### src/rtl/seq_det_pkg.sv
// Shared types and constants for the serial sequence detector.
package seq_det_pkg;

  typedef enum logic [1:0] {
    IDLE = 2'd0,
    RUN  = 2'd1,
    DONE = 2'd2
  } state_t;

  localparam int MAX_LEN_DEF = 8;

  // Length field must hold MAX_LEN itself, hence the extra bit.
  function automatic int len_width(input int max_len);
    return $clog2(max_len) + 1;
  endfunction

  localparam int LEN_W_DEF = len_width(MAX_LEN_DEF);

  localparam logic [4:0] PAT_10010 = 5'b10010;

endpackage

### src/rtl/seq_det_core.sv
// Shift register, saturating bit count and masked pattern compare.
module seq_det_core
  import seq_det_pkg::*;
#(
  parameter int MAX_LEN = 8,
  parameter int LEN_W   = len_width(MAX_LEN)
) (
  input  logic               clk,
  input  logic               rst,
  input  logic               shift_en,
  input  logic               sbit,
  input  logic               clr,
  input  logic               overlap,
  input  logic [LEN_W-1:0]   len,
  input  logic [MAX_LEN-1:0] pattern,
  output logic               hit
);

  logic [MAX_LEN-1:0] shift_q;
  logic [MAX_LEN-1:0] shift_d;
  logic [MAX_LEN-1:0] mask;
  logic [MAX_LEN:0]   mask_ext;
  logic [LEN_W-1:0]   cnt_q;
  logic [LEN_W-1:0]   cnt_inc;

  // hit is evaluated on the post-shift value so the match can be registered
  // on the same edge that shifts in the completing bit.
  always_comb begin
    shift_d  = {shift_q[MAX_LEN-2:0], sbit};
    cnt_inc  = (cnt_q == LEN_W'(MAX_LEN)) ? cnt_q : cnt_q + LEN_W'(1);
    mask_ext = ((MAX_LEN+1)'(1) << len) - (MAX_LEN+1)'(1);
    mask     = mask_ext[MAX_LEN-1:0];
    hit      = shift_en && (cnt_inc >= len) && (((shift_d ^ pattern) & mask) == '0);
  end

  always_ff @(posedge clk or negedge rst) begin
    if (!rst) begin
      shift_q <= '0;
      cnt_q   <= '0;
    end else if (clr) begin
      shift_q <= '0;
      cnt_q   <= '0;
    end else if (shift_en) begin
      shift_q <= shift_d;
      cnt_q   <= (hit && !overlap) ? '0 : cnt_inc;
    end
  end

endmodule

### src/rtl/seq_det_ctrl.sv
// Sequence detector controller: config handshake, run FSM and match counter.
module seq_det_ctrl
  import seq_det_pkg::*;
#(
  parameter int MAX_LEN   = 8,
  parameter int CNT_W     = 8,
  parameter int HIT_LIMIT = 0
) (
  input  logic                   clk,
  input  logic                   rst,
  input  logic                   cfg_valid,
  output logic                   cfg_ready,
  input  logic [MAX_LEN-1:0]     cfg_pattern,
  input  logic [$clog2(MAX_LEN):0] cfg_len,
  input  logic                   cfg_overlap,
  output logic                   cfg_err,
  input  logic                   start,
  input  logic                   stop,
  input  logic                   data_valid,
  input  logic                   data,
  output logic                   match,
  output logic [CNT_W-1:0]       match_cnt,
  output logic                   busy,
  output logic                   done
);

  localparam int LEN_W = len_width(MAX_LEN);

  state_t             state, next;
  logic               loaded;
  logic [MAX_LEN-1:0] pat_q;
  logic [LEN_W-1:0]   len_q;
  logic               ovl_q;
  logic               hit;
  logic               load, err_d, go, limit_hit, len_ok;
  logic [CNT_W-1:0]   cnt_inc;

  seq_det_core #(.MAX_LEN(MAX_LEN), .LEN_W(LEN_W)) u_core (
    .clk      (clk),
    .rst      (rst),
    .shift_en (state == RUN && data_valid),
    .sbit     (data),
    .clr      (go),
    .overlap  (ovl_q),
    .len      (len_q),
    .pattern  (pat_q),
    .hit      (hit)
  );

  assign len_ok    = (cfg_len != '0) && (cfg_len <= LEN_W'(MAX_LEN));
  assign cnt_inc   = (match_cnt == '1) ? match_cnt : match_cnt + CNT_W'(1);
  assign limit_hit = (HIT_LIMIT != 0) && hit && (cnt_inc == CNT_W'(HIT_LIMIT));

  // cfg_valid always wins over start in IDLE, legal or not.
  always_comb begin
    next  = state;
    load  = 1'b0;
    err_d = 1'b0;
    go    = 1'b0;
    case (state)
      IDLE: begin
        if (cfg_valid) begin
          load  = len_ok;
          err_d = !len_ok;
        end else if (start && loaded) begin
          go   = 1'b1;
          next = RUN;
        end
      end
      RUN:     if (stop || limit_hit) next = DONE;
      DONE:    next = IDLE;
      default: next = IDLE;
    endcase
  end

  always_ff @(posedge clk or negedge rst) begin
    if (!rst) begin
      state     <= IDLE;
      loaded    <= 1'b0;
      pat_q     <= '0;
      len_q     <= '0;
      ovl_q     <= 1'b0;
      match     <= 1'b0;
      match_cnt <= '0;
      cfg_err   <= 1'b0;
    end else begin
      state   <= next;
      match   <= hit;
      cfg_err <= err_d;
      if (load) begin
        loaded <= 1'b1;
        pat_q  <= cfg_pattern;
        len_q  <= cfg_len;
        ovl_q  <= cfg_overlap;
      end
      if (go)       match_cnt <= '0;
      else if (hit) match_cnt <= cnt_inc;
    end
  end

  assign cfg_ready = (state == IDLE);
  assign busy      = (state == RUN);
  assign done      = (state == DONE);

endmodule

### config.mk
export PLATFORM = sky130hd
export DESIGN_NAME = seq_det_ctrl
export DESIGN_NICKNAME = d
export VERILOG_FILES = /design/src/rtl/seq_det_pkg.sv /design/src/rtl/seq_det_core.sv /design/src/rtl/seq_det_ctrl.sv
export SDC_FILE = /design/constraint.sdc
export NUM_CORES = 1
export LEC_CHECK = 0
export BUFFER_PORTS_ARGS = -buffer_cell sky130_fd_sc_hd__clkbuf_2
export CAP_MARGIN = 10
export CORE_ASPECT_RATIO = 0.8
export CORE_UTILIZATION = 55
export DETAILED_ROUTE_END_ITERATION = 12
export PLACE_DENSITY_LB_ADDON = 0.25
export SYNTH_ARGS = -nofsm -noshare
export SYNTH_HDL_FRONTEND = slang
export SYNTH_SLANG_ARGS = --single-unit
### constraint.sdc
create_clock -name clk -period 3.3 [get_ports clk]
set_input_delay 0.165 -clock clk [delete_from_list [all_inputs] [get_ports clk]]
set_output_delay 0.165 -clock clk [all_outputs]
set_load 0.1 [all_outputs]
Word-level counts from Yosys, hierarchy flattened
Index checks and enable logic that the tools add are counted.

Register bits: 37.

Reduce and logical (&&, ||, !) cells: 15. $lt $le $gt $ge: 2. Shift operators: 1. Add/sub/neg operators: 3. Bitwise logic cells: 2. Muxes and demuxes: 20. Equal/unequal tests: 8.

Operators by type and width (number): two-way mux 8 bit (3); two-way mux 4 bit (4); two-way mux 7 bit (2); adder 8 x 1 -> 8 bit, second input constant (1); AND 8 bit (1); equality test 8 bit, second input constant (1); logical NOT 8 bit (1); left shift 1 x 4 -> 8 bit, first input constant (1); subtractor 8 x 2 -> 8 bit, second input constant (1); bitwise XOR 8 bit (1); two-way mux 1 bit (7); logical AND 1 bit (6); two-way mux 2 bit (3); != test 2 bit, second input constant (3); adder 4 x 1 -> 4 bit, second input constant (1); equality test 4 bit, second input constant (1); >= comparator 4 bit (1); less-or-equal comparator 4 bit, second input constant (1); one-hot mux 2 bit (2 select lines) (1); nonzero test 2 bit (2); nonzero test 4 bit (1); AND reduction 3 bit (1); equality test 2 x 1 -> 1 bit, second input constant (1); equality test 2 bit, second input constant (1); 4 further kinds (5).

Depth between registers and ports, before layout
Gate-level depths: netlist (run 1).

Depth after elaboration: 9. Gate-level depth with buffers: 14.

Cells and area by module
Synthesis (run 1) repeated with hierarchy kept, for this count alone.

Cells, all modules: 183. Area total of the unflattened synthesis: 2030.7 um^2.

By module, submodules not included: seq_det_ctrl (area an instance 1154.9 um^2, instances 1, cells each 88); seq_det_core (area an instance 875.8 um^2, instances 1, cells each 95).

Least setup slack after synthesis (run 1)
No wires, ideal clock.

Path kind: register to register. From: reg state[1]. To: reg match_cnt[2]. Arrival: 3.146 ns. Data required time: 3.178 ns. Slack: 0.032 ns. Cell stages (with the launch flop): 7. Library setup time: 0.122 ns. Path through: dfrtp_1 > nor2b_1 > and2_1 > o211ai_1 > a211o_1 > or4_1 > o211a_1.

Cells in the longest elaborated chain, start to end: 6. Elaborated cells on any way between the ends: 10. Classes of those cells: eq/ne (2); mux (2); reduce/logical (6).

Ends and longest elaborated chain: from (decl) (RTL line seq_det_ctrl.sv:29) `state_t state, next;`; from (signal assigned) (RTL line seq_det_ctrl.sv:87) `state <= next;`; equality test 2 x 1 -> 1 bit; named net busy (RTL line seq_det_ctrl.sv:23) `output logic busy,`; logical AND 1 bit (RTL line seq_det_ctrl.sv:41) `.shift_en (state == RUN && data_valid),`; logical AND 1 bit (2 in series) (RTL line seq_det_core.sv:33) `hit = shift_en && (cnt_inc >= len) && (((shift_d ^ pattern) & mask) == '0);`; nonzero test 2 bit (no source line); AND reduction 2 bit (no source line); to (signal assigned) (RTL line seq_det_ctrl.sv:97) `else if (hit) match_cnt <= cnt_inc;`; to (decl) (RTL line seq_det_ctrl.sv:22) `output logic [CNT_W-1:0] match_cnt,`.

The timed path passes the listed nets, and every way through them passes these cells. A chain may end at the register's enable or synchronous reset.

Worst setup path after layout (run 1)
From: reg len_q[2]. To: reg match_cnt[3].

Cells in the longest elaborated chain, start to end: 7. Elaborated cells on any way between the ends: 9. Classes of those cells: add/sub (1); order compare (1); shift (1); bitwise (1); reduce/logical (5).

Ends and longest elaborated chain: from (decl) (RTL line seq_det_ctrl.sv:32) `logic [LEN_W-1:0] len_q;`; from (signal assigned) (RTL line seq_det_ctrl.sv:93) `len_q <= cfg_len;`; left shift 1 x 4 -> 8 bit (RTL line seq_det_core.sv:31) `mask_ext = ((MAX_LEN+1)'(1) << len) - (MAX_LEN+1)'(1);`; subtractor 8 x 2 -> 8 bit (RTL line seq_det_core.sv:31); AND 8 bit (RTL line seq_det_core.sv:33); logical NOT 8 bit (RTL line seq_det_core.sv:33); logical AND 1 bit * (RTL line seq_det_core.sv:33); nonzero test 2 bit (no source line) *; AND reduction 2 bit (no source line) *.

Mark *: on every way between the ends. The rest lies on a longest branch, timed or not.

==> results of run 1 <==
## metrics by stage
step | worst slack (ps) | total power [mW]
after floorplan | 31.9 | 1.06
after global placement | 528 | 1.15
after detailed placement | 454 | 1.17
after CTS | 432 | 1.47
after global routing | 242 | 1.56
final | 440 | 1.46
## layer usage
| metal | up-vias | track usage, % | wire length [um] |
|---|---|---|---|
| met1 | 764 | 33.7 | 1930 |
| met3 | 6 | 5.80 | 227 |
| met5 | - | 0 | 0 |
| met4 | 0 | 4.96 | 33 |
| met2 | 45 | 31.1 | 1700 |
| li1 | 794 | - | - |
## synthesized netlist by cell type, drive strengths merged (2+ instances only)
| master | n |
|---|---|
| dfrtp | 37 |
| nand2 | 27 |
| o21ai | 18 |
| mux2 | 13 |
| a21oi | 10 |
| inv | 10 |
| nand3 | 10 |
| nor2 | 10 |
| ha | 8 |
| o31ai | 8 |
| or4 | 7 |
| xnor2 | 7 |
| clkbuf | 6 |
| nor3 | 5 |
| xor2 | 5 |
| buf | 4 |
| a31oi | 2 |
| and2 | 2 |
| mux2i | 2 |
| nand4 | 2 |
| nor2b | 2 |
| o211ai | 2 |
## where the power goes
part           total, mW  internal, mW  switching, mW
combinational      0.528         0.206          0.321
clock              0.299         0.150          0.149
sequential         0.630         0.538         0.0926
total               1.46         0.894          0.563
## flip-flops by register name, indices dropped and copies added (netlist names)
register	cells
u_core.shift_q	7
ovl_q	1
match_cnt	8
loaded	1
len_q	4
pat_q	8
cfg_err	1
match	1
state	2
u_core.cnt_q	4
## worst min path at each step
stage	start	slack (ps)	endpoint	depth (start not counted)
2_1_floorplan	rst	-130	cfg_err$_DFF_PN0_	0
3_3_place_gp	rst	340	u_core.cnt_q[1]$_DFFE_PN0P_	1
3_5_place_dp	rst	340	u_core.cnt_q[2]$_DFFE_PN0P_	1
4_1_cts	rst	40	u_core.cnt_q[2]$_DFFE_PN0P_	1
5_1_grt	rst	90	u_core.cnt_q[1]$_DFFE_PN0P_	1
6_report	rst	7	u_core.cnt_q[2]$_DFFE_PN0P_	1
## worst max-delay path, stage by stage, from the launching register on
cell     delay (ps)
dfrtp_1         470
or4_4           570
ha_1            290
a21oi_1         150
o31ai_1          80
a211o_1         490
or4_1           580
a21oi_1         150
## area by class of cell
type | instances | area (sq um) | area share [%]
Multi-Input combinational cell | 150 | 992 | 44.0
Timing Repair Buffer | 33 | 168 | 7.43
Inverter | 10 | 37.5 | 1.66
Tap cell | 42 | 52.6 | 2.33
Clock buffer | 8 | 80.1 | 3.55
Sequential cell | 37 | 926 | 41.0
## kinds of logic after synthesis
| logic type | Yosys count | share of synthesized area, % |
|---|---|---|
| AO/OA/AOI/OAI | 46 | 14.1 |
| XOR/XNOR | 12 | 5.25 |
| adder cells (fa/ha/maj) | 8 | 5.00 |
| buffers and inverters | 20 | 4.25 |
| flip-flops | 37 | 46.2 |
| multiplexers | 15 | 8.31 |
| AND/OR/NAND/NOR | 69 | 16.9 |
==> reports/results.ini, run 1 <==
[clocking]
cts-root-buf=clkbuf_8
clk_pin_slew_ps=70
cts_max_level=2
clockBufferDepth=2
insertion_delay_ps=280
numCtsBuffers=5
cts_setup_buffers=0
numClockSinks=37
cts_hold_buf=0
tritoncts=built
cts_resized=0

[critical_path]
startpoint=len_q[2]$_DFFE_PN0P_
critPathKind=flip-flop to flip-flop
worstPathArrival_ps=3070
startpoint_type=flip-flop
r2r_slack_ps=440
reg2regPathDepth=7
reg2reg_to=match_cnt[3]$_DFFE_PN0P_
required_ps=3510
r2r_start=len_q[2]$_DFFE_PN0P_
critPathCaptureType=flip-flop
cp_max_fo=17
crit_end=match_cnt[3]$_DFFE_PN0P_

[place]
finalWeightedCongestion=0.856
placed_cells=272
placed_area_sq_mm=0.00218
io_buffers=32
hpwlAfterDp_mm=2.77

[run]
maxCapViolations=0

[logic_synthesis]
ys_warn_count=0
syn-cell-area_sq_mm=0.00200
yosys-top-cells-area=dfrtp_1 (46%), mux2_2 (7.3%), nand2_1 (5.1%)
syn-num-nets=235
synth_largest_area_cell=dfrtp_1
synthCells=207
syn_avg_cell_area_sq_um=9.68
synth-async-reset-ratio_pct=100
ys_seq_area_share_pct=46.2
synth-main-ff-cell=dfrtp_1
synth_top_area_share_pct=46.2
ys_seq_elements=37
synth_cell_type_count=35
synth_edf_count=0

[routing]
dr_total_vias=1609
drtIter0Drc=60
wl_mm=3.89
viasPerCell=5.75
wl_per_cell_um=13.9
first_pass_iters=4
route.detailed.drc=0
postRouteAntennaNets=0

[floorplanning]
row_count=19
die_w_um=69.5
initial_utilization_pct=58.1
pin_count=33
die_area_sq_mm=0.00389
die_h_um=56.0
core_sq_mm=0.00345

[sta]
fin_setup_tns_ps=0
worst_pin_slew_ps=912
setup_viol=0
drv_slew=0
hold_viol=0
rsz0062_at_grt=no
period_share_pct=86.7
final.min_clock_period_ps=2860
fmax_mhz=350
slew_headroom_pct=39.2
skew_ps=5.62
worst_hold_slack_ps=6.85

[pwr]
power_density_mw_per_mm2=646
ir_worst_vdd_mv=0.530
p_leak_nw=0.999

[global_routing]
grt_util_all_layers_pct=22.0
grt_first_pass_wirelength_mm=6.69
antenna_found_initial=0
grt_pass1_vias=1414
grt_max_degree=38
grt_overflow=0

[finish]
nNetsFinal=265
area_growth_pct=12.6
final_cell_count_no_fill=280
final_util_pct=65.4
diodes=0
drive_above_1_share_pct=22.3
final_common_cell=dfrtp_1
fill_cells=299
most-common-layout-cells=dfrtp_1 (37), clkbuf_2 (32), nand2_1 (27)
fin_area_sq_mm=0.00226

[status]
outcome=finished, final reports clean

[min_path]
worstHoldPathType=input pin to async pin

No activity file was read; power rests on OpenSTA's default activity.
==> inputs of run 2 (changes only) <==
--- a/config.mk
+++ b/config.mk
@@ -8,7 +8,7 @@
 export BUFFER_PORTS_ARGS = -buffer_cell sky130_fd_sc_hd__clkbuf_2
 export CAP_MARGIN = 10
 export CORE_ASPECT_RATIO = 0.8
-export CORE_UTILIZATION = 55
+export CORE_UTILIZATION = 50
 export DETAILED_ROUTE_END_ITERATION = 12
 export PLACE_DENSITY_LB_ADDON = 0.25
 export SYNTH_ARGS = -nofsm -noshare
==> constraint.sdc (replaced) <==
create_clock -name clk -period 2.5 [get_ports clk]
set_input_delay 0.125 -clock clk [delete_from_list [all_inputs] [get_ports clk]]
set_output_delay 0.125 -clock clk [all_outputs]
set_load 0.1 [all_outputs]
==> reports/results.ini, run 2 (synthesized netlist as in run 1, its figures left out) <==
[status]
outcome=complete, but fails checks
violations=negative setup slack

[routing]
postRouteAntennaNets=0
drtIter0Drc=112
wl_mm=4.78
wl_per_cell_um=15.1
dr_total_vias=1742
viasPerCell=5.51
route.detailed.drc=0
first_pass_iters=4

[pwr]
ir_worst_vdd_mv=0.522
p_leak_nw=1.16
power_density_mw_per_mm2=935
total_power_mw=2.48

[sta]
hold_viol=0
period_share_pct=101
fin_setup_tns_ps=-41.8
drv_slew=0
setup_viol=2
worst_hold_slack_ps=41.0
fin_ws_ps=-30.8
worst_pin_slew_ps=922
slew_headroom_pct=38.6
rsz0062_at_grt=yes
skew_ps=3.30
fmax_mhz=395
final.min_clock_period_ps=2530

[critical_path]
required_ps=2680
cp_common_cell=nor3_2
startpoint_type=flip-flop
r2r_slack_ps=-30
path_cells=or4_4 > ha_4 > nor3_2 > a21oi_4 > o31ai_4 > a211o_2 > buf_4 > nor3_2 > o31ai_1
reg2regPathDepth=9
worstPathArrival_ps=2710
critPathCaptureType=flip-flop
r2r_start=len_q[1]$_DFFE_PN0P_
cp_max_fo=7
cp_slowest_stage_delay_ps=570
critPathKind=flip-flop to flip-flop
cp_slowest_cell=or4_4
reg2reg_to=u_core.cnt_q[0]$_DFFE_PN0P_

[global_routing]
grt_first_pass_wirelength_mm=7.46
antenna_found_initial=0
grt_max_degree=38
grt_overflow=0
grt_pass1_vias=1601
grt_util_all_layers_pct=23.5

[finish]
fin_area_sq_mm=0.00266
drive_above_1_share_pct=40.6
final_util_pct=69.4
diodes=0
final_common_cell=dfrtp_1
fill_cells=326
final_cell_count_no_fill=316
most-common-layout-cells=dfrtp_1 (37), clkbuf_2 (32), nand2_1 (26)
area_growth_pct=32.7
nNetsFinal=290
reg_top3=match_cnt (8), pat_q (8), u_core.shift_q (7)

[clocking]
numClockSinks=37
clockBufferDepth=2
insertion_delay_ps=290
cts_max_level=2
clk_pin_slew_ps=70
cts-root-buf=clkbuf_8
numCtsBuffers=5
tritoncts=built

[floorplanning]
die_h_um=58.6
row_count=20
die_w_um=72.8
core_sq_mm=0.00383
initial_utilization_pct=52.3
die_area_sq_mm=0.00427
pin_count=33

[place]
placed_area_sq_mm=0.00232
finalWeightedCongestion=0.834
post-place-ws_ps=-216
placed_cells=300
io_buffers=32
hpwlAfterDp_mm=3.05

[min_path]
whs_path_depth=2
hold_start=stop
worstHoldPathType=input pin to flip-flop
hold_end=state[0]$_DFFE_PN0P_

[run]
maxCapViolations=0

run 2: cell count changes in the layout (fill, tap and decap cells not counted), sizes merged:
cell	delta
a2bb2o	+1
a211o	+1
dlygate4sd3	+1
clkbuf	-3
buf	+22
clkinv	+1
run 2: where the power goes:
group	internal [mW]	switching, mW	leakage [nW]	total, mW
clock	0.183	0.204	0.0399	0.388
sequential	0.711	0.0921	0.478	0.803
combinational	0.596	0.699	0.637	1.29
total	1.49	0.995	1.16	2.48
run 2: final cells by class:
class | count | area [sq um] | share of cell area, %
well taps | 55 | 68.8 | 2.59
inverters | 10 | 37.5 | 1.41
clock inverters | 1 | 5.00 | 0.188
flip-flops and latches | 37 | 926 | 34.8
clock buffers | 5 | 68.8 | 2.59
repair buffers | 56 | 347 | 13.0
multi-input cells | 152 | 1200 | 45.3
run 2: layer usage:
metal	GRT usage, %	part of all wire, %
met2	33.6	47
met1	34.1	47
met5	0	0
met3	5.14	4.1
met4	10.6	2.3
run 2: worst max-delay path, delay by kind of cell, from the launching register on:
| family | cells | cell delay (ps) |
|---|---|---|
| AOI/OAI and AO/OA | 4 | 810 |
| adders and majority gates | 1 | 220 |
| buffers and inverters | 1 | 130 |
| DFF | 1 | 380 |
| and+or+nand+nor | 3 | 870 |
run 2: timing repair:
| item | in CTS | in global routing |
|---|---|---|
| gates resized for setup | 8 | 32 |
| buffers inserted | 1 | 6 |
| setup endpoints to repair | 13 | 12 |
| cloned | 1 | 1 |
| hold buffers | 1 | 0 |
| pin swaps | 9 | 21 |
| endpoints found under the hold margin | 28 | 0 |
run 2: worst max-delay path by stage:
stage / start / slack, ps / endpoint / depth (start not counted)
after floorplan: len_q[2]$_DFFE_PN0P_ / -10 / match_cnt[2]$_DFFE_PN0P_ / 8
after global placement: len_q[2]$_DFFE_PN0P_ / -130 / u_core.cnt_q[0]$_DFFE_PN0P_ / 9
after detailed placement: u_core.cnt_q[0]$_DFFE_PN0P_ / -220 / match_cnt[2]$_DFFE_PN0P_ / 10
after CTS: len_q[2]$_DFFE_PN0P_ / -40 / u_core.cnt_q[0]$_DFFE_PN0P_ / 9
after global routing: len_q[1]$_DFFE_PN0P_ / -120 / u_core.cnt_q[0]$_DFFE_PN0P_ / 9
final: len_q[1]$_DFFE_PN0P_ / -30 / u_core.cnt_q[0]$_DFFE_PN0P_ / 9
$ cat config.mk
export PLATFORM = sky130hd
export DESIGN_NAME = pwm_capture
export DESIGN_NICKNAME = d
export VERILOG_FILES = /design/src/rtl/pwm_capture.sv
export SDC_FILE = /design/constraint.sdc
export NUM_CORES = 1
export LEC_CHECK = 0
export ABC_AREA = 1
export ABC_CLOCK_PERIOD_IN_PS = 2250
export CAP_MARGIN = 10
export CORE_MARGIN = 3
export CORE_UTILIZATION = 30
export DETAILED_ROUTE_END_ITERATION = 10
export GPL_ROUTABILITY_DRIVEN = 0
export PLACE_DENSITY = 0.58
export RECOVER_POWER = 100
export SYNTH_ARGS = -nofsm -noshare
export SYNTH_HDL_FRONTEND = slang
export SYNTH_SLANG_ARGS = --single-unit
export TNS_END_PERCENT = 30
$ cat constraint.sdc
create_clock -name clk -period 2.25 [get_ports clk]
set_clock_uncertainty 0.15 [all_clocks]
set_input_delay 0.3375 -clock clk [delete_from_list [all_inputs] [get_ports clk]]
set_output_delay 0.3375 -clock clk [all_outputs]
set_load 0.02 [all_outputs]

┄┄┄┄┄┄

- _What you need to do_: In the data above, find the line with "fmax_mhz=395" and the line with "post-place-ws_ps=-216". Retype both, plus every line between them, exactly.

- _Solution_:
fmax_mhz=395
final.min_clock_period_ps=2530

[critical_path]
required_ps=2680
cp_common_cell=nor3_2
startpoint_type=flip-flop
r2r_slack_ps=-30
path_cells=or4_4 > ha_4 > nor3_2 > a21oi_4 > o31ai_4 > a211o_2 > buf_4 > nor3_2 > o31ai_1
reg2regPathDepth=9
worstPathArrival_ps=2710
critPathCaptureType=flip-flop
r2r_start=len_q[1]$_DFFE_PN0P_
cp_max_fo=7
cp_slowest_stage_delay_ps=570
critPathKind=flip-flop to flip-flop
cp_slowest_cell=or4_4
reg2reg_to=u_core.cnt_q[0]$_DFFE_PN0P_

[global_routing]
grt_first_pass_wirelength_mm=7.46
antenna_found_initial=0
grt_max_degree=38
grt_overflow=0
grt_pass1_vias=1601
grt_util_all_layers_pct=23.5

[finish]
fin_area_sq_mm=0.00266
drive_above_1_share_pct=40.6
final_util_pct=69.4
diodes=0
final_common_cell=dfrtp_1
fill_cells=326
final_cell_count_no_fill=316
most-common-layout-cells=dfrtp_1 (37), clkbuf_2 (32), nand2_1 (26)
area_growth_pct=32.7
nNetsFinal=290
reg_top3=match_cnt (8), pat_q (8), u_core.shift_q (7)

[clocking]
numClockSinks=37
clockBufferDepth=2
insertion_delay_ps=290
cts_max_level=2
clk_pin_slew_ps=70
cts-root-buf=clkbuf_8
numCtsBuffers=5
tritoncts=built

[floorplanning]
die_h_um=58.6
row_count=20
die_w_um=72.8
core_sq_mm=0.00383
initial_utilization_pct=52.3
die_area_sq_mm=0.00427
pin_count=33

[place]
placed_area_sq_mm=0.00232
finalWeightedCongestion=0.834
post-place-ws_ps=-216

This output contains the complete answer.